When I’m adding books to my reading list, I do my best to keep track of where the initial recommendation came from. It helps me to prioritize my reading list. There are sources I rely on that will move a book up my reading list, and certain sources that will advance a book to the top of it. For my latest read, The Hard Thing About Hard Things by Ben Horowitz, I didn’t have a recommendation source written down. It’s not that book wasn’t recommended. It’s that it was recommended by nearly every source that I use. They all gave it good reviews, especially if you were starting up or running your own business.
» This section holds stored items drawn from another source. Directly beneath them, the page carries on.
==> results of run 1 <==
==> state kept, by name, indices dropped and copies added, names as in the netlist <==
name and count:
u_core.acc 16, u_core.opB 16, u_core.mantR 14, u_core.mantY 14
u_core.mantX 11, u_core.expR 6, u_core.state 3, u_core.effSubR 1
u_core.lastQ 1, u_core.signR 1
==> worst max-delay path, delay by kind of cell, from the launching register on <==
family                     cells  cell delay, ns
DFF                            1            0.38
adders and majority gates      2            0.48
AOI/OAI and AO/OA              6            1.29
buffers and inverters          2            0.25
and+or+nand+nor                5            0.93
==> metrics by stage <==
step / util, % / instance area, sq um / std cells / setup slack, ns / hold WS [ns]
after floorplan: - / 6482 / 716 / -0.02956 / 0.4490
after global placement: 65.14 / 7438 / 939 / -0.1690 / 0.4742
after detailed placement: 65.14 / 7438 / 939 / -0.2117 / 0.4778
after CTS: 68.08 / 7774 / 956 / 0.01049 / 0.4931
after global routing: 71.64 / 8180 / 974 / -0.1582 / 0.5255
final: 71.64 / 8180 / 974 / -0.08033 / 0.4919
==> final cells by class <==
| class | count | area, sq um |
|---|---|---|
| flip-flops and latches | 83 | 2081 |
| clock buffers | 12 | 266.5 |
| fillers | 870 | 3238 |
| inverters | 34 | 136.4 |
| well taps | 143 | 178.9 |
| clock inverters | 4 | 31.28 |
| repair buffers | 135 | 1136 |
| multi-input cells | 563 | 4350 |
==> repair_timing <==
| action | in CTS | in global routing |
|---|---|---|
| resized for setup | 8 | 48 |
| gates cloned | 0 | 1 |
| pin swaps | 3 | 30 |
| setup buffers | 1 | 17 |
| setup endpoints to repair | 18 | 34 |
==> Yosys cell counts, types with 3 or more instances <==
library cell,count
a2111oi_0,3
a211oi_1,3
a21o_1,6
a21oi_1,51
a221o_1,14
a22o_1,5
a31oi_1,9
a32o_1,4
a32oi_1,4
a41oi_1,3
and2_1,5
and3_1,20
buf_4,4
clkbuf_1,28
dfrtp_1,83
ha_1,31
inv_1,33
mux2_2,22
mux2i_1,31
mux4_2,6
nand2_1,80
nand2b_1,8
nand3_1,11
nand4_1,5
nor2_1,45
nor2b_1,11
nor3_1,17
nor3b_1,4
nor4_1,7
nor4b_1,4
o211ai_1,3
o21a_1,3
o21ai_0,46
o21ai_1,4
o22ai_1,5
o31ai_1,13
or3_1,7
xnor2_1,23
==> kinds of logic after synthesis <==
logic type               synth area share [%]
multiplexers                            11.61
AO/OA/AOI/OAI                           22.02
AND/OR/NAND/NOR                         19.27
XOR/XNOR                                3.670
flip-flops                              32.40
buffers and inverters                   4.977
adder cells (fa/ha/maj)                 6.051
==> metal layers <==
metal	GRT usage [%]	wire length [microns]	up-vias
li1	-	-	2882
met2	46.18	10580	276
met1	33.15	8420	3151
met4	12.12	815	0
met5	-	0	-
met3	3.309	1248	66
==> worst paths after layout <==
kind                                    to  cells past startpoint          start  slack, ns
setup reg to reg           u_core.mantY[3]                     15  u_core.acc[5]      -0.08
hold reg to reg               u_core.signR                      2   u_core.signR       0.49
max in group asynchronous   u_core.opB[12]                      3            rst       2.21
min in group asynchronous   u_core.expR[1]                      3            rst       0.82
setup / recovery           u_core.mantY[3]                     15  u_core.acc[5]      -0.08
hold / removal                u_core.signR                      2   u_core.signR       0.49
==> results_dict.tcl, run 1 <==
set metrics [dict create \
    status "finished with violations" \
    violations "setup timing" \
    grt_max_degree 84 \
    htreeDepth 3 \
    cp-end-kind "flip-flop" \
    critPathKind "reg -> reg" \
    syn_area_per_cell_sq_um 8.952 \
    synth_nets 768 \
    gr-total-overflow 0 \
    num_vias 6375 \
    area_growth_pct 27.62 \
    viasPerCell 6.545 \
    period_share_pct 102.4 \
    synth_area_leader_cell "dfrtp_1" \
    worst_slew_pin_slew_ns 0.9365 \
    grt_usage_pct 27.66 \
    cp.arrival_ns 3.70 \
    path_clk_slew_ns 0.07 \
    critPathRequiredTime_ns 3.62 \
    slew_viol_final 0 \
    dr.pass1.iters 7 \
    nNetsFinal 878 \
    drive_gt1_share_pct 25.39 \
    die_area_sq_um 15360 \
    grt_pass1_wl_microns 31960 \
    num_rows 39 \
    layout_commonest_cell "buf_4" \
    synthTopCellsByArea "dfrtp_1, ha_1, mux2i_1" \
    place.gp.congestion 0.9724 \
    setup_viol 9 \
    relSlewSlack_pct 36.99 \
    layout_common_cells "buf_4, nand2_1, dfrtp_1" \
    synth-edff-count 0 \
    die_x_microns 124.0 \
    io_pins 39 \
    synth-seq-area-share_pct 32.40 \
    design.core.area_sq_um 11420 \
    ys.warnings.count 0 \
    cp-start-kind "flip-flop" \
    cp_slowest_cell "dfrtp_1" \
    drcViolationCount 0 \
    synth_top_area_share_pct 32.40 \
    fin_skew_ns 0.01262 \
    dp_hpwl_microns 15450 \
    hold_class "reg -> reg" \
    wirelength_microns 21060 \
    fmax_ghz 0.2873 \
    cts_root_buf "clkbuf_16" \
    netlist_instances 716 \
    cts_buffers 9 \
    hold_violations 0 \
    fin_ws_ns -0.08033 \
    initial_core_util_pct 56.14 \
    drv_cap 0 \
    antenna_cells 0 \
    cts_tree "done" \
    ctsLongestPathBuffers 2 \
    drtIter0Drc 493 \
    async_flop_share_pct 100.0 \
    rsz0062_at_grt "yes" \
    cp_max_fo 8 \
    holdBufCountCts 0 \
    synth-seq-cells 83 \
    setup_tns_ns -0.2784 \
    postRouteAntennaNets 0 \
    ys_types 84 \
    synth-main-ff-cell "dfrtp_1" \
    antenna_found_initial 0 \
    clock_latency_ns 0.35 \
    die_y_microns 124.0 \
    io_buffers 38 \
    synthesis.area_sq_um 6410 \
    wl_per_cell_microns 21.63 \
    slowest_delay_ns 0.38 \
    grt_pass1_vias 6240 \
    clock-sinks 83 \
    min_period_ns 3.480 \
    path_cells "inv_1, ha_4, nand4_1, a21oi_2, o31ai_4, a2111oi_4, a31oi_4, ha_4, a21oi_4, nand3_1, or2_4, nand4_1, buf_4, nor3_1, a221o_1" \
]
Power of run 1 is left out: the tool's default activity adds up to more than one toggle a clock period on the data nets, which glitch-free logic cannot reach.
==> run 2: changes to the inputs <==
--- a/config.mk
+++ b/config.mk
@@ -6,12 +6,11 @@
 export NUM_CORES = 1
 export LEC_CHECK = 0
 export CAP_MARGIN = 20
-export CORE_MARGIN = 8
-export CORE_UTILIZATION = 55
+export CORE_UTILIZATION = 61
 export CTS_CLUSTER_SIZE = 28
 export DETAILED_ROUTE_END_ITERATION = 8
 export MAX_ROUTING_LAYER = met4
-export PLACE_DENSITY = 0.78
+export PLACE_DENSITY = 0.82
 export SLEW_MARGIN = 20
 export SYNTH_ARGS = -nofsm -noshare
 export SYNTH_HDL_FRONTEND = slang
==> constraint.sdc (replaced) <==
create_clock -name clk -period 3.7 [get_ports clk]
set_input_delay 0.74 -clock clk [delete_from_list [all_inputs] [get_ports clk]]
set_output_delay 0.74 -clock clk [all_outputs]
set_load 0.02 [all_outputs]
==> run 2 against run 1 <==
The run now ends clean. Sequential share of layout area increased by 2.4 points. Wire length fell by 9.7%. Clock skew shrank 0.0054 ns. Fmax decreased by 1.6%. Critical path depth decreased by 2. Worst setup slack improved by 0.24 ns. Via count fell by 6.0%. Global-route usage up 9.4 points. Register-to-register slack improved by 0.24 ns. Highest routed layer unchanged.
Needless to say, I fit that description, so I decided I should prioritize the book for my 2016 reading list.
As a little back story, Ben Horowitz is the co-founder of the venture capital firm Andreesen Horowitz. Prior to that, he was the cofounder and CEO of Opsware, which was sold to HP in 2008 for $1.6B. Ben cofounded the company in 1999 (which was known as Loudcloud at the time), near the height of the “.com” boom. The Hard Thing About Hard Things is effectively a collection of the lessons he learned while leading the company through the turbulent times after the internet bubble burst in 2001.
As noted by my recommendation sources, the book is great for anyone involved in a startup, especially for someone who is running one. Whether your company is scaling up quickly or going through troubled times, the book will have good suggestions. Why? Well, Opsware was involved in both scenarios, as well as many others. In short, Horowitz details many of the lessons he learned from his first hand experience in hopes that he can help you avoid making them in your startup.
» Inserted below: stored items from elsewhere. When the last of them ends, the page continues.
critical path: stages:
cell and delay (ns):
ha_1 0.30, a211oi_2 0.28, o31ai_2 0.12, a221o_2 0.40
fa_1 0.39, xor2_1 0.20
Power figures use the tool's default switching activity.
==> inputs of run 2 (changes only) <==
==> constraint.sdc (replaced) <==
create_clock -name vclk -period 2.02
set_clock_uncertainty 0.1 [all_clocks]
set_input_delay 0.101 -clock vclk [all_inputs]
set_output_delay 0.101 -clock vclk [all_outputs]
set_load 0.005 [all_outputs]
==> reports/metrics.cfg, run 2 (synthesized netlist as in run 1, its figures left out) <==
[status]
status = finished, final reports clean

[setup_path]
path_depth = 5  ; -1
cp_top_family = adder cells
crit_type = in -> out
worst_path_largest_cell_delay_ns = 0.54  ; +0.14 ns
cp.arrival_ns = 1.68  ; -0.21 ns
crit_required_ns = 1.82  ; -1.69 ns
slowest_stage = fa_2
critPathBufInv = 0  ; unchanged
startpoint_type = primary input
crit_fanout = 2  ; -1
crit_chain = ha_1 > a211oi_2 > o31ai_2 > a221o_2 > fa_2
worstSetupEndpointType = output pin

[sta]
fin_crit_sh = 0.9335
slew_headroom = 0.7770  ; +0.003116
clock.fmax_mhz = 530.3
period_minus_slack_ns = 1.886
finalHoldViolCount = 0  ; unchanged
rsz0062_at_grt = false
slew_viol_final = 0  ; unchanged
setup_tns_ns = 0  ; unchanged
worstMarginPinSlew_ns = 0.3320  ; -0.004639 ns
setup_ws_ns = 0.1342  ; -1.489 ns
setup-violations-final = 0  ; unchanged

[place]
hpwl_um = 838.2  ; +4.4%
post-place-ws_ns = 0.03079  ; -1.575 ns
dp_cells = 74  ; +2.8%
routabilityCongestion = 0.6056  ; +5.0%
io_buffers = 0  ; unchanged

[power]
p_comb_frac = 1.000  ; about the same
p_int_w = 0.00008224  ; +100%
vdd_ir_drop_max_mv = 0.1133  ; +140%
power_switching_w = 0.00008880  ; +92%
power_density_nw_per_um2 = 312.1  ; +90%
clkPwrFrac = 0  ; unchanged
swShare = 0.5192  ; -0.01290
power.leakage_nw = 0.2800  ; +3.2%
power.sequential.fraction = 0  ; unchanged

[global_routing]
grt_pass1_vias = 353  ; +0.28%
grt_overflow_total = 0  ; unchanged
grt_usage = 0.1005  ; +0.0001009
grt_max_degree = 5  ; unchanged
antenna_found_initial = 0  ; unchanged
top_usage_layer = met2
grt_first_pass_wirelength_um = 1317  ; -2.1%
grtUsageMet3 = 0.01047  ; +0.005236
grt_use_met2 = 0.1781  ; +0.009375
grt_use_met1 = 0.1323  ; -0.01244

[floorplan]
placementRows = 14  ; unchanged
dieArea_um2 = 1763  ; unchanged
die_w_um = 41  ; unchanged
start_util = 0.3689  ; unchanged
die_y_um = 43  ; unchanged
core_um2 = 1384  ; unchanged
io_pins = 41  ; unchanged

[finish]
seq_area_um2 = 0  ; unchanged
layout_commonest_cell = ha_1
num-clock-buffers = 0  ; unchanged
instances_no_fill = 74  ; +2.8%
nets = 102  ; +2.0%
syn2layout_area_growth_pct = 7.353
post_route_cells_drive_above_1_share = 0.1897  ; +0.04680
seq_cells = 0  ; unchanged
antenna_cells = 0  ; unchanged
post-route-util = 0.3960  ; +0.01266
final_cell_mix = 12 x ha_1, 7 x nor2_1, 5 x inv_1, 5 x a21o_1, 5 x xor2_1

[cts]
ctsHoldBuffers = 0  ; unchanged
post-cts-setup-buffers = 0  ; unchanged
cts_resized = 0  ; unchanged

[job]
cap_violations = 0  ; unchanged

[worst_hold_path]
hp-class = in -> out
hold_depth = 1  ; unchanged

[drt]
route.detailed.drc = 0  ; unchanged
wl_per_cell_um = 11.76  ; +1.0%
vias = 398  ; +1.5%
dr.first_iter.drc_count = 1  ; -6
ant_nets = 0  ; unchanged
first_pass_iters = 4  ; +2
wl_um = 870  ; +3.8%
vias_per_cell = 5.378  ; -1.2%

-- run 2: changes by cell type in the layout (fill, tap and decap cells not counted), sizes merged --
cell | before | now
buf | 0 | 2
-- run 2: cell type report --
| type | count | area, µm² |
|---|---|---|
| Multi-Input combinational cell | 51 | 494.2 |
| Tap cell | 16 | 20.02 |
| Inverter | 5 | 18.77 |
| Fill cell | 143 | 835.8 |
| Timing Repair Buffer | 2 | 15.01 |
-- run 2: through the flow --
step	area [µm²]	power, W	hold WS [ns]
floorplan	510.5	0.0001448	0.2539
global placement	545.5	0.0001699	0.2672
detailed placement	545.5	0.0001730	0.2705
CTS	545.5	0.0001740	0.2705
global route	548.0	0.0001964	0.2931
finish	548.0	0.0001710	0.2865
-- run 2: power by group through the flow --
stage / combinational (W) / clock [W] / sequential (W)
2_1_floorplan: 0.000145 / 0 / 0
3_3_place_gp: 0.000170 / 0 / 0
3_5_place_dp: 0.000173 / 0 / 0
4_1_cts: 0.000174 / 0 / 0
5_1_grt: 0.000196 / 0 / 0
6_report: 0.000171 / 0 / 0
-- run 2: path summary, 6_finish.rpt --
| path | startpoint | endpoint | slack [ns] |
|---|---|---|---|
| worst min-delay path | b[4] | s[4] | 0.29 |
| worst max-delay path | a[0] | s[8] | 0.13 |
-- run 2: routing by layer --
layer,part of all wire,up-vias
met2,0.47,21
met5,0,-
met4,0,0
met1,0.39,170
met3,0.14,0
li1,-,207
In general, I’m not a big fan of first hand, autobiographical startup stories. While they contain good lessons to learn, they can also be a bit self-congratulatory. They also have a way of slanting history to spin the founder into a positive light. In The Hard Thing About Hard Things, Horowitz does a good job of keeping things objective. He calls out both his successes and his failures, which is great. I find it useful to learn what not to do as much as what to do. I greatly appreciated the balance in the book. My only point to nitpick is that Horowitz overdoes it a bit on the battle scar stories. I understand why he uses them, but not all add to the flow of the book. Again, this is a minor nit, as it doesn’t detract from the book’s overall message.
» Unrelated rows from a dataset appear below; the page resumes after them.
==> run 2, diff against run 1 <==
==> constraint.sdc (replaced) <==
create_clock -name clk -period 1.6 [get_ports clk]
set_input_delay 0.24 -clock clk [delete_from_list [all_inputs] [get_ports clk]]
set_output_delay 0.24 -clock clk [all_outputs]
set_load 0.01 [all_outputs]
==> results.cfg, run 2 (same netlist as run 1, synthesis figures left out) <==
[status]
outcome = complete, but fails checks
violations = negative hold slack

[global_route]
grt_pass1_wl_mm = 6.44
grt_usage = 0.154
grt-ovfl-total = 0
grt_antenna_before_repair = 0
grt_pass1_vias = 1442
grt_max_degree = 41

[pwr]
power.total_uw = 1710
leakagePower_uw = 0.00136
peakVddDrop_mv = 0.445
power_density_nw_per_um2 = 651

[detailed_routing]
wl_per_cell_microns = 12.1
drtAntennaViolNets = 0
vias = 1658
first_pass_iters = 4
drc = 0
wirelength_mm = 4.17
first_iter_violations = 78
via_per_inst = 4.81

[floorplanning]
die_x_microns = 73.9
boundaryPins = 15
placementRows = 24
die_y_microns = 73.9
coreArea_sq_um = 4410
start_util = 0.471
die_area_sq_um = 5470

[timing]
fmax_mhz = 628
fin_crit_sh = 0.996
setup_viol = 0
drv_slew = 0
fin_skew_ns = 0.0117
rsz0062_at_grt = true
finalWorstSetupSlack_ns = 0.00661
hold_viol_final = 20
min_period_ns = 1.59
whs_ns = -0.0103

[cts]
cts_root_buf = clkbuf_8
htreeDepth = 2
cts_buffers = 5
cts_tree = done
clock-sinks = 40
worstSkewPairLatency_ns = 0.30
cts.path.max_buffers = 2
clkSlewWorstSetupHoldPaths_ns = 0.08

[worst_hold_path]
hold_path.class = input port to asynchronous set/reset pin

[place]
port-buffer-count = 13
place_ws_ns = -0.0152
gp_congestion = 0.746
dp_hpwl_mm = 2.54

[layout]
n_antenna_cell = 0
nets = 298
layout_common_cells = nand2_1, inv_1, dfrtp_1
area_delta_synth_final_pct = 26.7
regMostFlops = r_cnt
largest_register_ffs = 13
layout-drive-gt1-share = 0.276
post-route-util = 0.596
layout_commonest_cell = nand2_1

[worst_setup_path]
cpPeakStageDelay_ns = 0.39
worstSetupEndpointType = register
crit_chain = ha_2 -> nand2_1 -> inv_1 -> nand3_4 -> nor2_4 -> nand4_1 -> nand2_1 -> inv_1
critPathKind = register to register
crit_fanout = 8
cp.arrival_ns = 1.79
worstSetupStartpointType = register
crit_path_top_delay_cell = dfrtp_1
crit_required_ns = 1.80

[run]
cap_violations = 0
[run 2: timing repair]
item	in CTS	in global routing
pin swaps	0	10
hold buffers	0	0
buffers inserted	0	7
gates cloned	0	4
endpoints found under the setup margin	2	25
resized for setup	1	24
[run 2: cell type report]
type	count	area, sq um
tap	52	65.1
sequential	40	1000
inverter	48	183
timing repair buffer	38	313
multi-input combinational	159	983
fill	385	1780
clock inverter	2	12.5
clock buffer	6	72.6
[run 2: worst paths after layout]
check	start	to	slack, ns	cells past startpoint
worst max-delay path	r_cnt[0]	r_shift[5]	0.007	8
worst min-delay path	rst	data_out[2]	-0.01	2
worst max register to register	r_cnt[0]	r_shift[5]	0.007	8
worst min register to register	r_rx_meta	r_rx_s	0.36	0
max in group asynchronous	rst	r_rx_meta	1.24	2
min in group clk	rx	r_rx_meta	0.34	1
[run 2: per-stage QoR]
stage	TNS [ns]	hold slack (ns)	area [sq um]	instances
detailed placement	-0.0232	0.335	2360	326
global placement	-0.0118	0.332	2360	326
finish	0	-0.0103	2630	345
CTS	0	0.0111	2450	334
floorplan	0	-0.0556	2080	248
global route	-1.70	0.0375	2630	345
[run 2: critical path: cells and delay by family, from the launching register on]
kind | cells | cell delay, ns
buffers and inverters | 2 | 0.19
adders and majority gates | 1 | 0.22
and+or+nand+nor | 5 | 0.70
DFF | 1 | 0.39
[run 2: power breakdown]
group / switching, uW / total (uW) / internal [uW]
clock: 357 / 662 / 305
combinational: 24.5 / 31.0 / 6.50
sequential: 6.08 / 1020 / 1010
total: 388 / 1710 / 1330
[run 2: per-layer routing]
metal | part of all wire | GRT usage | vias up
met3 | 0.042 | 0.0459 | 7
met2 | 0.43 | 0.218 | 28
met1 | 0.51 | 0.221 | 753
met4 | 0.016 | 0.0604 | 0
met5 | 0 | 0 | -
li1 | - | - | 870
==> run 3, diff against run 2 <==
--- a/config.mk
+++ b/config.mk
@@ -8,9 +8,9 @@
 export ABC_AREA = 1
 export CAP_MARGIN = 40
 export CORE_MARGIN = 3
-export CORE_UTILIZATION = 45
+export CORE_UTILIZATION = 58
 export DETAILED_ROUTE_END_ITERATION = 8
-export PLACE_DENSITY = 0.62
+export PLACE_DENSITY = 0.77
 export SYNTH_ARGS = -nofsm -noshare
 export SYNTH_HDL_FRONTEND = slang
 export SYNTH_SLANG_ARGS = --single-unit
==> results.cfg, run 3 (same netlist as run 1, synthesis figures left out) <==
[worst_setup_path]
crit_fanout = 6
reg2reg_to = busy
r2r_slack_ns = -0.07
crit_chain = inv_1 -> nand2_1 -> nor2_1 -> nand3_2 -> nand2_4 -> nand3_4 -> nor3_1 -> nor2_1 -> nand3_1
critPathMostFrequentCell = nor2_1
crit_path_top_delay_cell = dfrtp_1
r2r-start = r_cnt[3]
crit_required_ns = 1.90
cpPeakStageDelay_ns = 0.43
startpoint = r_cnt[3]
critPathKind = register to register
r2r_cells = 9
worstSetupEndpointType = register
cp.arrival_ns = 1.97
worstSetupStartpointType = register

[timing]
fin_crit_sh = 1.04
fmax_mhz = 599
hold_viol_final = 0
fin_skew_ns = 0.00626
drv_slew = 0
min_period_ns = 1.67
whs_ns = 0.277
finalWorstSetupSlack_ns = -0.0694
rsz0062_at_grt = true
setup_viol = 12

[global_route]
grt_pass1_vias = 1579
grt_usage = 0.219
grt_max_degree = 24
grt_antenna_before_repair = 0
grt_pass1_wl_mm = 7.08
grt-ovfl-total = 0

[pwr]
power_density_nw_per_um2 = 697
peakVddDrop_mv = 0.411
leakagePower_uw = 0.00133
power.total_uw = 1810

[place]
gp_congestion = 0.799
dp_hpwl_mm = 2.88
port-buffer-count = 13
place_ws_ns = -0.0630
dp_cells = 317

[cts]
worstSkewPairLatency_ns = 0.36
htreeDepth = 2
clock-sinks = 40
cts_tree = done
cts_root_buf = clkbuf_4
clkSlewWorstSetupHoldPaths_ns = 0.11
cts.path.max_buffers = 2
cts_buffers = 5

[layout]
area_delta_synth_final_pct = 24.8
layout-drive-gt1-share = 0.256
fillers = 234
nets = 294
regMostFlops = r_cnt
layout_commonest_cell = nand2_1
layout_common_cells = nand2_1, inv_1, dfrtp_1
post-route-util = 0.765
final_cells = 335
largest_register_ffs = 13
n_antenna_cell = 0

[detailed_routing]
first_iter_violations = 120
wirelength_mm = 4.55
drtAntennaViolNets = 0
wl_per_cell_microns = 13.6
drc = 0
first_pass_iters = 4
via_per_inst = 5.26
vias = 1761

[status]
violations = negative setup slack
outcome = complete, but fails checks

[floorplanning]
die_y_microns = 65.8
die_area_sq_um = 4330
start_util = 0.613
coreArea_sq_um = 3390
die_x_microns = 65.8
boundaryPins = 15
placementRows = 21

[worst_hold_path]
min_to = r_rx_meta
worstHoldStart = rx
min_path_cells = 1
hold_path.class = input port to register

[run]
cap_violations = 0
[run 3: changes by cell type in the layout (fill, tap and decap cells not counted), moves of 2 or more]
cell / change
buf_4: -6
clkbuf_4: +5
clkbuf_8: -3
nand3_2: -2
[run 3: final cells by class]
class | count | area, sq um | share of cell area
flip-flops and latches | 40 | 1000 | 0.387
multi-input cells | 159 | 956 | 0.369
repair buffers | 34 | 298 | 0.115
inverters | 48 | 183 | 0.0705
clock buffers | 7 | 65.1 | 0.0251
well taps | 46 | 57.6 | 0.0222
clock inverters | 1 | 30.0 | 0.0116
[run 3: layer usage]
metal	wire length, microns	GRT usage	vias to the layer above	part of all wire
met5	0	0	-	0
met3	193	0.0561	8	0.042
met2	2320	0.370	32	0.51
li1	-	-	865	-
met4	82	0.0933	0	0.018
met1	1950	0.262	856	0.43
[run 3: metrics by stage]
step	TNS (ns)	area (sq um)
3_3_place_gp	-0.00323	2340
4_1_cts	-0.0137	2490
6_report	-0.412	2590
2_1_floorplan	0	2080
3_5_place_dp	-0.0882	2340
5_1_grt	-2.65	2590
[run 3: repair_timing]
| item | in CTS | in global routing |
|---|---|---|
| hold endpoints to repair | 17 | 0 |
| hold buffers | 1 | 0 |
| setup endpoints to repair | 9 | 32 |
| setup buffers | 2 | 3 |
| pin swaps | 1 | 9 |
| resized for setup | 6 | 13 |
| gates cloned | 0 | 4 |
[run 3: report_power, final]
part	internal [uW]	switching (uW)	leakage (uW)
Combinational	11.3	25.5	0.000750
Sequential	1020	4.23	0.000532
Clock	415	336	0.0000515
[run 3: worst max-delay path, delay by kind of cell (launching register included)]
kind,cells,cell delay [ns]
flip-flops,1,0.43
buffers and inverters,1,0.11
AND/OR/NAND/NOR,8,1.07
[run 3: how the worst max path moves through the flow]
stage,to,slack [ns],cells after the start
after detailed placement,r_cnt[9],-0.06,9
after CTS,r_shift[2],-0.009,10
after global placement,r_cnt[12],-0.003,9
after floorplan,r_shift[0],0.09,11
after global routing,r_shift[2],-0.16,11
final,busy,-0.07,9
So, while the book doesn’t fit into my wheel house of third party written company stories, I’m still putting it into my Must Read category of books. It’s primarily for those who are running their own business or contemplating starting one, but it’s applicable to anyone involved in a startup. It will give you a lot of insight into what it takes to make a startup succeed. It will also help you understand the mentality of your leadership team. On the other hand, if you’re not involved in the startup scene, especially the tech startup scene, you’ll want to pass on this one. I doubt you’ll get much out of it.